» **WORK TASK**
In the entries that follow, find each line with the word "rdata" and copy it.

(RECORDS FOR THIS TASK begins)

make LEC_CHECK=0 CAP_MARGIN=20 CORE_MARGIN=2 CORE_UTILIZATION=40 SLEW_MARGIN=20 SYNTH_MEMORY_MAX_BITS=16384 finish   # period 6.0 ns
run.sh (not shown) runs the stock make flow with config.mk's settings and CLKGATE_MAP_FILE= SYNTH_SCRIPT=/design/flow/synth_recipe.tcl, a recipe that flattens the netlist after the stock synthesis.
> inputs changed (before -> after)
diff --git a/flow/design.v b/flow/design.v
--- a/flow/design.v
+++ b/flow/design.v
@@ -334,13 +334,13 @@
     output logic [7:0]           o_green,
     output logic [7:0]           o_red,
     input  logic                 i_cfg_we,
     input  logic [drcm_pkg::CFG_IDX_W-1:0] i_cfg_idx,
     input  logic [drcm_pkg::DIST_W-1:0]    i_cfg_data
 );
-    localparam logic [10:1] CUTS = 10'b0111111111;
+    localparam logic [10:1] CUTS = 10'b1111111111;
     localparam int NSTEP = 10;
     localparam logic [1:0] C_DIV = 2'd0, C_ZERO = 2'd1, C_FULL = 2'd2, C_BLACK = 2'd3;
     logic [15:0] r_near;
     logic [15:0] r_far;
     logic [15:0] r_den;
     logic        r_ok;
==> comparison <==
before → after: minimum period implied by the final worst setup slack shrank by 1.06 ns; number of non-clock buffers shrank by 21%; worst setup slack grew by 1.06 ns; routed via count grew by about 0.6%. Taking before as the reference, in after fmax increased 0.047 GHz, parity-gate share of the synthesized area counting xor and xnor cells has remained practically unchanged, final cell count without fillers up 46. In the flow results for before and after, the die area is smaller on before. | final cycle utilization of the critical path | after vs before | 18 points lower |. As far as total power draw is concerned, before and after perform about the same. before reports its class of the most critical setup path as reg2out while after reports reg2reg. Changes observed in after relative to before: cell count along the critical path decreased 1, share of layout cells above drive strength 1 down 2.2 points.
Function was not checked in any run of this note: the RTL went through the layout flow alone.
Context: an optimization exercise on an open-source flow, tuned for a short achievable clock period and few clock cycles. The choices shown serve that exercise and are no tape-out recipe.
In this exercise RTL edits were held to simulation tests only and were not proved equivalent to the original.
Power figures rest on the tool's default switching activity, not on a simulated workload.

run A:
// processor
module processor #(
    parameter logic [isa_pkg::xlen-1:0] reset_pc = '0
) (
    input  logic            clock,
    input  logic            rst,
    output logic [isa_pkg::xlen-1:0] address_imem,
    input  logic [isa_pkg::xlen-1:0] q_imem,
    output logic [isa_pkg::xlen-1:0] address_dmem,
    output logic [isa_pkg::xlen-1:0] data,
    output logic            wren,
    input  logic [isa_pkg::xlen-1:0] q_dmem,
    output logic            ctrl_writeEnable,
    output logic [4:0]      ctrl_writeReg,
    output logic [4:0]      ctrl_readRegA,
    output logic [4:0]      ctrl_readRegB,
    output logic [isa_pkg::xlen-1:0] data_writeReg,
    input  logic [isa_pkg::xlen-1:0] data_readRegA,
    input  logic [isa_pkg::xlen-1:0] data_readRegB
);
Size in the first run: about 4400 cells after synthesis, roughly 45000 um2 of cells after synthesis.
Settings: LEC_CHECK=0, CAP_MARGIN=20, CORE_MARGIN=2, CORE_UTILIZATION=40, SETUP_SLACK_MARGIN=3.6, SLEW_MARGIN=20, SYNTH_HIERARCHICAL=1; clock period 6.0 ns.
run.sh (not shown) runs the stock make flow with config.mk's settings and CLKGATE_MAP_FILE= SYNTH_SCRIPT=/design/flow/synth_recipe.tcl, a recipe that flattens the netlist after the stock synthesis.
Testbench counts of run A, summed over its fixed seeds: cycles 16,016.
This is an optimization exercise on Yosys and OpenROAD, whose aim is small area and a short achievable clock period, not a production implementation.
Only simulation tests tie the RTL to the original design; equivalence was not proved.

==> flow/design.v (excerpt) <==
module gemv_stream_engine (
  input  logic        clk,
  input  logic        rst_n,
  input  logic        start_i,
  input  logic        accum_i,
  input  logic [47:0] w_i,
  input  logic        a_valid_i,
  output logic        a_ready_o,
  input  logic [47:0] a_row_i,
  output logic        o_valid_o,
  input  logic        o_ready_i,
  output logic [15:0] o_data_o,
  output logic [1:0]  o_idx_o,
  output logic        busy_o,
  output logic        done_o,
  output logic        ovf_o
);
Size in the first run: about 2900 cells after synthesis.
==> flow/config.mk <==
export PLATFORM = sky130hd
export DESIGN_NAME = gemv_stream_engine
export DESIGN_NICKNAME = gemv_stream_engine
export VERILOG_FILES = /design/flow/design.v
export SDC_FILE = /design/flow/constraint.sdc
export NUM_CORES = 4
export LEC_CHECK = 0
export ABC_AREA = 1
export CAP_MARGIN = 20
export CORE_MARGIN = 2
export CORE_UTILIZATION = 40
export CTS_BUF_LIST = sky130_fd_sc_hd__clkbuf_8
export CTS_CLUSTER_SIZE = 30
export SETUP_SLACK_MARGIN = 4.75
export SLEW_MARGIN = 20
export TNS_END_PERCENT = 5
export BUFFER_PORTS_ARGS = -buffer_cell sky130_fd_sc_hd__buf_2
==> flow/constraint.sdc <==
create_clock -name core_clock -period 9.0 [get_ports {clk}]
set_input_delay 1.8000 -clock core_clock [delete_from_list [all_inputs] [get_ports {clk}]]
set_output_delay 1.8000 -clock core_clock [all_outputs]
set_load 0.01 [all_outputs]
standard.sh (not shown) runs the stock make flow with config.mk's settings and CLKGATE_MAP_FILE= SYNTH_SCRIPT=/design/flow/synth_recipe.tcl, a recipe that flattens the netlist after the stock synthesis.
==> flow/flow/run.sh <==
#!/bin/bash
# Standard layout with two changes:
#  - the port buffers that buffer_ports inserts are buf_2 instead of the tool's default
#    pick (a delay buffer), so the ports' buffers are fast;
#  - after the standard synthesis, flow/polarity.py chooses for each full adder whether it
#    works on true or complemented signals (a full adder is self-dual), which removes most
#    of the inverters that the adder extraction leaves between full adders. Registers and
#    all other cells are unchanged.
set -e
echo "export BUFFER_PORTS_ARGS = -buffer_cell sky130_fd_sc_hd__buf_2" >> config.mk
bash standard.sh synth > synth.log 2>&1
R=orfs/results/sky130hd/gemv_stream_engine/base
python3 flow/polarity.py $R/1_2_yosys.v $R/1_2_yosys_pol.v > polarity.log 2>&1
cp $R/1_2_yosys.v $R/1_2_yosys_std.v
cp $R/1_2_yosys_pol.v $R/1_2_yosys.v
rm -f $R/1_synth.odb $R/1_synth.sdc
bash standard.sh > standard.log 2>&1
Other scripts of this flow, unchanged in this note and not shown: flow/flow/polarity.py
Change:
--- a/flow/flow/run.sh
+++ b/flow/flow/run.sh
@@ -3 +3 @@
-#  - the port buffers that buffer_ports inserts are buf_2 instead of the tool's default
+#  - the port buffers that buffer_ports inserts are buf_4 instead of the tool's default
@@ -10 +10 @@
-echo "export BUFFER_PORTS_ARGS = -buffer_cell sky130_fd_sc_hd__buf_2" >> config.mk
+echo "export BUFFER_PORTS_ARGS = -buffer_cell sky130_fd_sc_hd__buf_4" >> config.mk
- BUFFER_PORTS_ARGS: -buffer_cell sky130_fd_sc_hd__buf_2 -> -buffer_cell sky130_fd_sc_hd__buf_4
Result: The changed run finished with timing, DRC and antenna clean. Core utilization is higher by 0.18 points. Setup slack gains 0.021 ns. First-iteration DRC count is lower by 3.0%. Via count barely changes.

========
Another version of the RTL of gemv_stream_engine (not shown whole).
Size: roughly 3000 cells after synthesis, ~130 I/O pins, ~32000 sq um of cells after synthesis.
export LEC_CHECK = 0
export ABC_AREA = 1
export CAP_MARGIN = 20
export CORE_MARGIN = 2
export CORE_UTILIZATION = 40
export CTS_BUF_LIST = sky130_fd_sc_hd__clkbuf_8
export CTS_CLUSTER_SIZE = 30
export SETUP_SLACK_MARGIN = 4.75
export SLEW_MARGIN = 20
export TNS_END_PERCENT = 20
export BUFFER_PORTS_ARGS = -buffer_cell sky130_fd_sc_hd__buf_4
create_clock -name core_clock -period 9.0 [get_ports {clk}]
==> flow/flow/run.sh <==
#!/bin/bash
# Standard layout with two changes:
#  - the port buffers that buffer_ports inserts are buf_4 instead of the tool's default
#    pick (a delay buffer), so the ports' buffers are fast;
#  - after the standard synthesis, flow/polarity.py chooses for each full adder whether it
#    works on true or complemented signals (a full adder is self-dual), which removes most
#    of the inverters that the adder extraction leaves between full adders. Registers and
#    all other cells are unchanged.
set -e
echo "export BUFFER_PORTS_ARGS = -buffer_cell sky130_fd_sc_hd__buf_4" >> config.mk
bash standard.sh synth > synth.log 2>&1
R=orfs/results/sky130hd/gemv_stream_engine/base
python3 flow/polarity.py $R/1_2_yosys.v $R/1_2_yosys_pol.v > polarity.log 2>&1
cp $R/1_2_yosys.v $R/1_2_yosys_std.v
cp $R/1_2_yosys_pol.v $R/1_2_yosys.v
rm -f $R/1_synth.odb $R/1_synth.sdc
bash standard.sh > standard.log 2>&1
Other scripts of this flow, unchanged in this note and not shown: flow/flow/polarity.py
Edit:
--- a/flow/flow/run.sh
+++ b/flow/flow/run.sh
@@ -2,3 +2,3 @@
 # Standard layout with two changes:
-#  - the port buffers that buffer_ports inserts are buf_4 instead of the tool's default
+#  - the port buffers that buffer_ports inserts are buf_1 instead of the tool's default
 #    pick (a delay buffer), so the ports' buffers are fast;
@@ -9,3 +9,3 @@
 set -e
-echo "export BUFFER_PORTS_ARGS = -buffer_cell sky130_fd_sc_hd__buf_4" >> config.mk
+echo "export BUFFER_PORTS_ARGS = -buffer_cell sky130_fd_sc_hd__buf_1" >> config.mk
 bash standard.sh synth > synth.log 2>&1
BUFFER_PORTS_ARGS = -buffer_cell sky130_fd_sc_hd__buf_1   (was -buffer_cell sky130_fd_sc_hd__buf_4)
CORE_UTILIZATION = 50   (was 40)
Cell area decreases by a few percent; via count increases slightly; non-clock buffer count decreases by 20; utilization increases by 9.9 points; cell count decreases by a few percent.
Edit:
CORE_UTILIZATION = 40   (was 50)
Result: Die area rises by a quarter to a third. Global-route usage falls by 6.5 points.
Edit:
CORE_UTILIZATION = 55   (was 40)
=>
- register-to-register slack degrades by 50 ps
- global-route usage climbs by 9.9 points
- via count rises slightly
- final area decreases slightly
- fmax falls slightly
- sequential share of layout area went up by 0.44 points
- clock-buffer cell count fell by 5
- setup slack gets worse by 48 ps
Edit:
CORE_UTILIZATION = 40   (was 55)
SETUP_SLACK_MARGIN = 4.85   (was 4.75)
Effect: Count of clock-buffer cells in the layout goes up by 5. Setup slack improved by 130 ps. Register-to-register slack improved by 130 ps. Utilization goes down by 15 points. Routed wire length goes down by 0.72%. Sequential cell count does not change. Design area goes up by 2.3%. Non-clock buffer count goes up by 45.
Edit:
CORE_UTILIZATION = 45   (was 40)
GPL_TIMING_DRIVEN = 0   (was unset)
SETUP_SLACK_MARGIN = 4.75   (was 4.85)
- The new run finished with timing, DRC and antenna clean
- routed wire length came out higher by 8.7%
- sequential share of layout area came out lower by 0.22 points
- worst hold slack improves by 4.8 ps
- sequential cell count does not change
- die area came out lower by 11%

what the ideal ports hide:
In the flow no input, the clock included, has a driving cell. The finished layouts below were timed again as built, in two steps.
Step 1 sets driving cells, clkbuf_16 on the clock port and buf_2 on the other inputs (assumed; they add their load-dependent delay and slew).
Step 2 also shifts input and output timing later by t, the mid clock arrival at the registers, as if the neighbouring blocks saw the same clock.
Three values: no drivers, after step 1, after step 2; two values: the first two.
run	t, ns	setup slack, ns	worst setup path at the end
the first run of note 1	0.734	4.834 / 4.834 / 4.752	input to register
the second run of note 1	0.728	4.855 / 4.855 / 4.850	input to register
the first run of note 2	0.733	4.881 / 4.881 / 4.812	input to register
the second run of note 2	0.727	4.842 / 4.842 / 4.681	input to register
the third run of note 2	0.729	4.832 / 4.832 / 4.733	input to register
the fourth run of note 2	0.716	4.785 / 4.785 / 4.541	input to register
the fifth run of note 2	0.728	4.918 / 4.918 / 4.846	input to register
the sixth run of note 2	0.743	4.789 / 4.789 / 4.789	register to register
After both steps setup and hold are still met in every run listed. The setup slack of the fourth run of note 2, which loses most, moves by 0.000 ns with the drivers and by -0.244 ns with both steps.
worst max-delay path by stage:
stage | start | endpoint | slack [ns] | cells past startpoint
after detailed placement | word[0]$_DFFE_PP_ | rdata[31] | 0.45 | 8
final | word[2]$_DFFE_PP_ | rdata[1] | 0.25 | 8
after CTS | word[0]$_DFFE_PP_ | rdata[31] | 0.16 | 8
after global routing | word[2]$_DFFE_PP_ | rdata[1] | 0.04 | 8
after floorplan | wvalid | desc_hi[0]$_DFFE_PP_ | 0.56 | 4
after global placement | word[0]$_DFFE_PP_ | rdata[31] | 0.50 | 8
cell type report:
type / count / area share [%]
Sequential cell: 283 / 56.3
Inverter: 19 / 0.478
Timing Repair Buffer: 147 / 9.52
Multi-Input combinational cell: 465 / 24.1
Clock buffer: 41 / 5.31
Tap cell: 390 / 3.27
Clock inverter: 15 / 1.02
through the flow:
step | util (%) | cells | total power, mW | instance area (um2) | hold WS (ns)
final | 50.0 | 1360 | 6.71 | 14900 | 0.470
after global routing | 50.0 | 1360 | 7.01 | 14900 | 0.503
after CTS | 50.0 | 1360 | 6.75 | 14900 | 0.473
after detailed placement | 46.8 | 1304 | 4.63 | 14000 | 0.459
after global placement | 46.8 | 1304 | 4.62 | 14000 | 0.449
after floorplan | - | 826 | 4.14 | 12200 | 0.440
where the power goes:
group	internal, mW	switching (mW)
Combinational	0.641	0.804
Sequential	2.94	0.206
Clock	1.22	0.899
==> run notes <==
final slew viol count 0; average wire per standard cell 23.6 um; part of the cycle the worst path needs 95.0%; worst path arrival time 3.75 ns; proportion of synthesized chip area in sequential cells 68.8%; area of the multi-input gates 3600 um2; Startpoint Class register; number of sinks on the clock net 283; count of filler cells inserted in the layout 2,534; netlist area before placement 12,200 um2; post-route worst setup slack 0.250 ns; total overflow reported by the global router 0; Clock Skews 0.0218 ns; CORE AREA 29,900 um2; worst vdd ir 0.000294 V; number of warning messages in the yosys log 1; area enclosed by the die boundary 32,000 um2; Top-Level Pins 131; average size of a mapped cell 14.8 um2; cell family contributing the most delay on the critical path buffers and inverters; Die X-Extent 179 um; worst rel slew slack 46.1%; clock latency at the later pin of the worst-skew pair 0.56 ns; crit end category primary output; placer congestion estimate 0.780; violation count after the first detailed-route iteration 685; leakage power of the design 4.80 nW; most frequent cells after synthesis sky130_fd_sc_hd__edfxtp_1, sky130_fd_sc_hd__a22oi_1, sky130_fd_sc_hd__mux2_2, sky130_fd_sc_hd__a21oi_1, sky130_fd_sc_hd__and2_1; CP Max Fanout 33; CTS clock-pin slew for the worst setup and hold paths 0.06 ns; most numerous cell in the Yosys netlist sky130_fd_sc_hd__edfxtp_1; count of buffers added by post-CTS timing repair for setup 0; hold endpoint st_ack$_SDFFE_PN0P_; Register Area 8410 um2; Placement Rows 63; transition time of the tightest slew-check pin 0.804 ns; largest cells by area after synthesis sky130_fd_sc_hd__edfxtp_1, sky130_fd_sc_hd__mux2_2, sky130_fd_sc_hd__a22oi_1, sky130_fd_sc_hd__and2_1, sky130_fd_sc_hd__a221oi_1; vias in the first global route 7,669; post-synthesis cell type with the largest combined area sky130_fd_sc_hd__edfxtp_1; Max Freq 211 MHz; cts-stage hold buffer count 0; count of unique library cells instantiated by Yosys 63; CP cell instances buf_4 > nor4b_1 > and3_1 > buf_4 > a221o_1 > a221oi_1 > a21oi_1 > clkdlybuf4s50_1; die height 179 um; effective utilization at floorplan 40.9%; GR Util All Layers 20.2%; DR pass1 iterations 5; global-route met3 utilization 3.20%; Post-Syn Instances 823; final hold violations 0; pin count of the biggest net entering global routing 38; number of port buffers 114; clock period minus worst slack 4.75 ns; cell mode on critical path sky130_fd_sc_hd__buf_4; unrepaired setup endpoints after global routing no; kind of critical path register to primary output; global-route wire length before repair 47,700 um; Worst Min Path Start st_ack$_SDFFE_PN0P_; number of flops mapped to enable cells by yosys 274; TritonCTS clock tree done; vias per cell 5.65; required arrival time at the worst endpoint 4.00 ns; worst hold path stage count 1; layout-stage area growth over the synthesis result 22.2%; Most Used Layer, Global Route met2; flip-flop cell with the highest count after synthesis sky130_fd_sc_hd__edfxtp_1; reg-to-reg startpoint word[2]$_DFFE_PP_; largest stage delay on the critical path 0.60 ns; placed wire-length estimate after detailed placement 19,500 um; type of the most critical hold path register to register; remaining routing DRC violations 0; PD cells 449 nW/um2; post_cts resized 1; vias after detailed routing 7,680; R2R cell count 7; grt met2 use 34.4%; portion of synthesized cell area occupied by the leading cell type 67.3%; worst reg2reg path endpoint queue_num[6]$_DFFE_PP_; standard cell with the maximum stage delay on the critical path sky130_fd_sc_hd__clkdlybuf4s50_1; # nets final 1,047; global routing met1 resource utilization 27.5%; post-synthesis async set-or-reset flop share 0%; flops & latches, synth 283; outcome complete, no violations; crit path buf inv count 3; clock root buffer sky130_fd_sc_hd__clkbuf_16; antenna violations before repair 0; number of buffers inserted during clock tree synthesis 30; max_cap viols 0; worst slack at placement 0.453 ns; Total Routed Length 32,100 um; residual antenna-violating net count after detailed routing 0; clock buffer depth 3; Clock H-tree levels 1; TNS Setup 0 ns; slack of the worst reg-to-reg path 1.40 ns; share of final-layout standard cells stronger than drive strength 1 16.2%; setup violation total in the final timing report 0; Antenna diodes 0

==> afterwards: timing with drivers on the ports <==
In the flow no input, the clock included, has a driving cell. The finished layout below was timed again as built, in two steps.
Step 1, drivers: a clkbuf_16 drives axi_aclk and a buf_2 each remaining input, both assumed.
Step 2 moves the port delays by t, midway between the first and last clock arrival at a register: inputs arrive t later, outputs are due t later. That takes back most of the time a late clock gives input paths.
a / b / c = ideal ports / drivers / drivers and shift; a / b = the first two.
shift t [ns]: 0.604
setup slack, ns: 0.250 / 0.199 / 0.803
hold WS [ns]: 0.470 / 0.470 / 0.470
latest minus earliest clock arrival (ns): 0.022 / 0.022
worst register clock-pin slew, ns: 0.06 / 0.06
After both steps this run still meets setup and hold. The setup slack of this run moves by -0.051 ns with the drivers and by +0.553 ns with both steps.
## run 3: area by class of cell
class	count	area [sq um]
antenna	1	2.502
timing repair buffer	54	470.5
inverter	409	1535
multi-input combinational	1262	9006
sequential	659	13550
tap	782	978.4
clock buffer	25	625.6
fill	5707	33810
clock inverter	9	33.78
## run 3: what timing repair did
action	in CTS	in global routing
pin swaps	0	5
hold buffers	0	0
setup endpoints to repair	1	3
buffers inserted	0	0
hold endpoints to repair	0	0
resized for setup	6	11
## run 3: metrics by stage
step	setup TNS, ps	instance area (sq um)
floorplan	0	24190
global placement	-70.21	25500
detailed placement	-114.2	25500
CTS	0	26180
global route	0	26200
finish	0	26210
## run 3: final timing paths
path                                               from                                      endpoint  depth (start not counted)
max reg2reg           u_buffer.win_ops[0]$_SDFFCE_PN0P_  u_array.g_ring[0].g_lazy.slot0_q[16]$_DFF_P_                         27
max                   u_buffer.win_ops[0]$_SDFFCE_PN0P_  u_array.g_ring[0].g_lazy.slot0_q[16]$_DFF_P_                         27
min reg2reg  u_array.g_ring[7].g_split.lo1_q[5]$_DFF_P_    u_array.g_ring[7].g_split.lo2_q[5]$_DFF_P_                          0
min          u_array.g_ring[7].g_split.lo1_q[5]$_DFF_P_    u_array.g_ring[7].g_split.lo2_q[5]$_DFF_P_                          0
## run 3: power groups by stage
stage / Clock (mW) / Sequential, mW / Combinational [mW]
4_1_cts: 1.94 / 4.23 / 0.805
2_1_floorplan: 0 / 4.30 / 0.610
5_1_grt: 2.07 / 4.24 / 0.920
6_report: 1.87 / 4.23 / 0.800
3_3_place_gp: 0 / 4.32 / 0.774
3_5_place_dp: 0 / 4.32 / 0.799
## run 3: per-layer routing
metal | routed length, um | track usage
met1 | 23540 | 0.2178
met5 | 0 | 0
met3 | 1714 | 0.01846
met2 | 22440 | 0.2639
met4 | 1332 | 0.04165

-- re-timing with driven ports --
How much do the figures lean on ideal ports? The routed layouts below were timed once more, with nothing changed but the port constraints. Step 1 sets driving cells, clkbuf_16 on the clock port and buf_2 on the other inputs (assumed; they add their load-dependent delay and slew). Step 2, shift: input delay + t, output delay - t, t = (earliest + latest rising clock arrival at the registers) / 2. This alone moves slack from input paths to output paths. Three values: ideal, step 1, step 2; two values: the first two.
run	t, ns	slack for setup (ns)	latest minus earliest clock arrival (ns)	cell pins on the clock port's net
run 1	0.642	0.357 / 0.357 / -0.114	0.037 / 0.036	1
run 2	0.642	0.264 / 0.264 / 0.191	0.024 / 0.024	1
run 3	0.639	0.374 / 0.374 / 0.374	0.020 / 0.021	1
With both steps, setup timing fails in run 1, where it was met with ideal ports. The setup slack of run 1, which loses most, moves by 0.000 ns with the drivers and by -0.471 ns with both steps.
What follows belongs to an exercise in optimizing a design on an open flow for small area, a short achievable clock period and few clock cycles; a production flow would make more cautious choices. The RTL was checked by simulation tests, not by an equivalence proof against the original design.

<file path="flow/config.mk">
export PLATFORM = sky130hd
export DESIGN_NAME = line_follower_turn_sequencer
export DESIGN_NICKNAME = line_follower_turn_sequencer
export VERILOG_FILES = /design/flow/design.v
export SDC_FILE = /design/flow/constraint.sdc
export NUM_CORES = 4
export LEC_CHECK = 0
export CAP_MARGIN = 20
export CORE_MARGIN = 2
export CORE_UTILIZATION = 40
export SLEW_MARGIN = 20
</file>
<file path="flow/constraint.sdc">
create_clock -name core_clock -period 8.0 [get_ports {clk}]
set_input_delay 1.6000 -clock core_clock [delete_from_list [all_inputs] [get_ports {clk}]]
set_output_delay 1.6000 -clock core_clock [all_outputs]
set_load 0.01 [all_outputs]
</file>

(RECORDS FOR THIS TASK ends)

» **REPLY**
after detailed placement | word[0]$_DFFE_PP_ | rdata[31] | 0.45 | 8
final | word[2]$_DFFE_PP_ | rdata[1] | 0.25 | 8
after CTS | word[0]$_DFFE_PP_ | rdata[31] | 0.16 | 8
after global routing | word[2]$_DFFE_PP_ | rdata[1] | 0.04 | 8
after global placement | word[0]$_DFFE_PP_ | rdata[31] | 0.50 | 8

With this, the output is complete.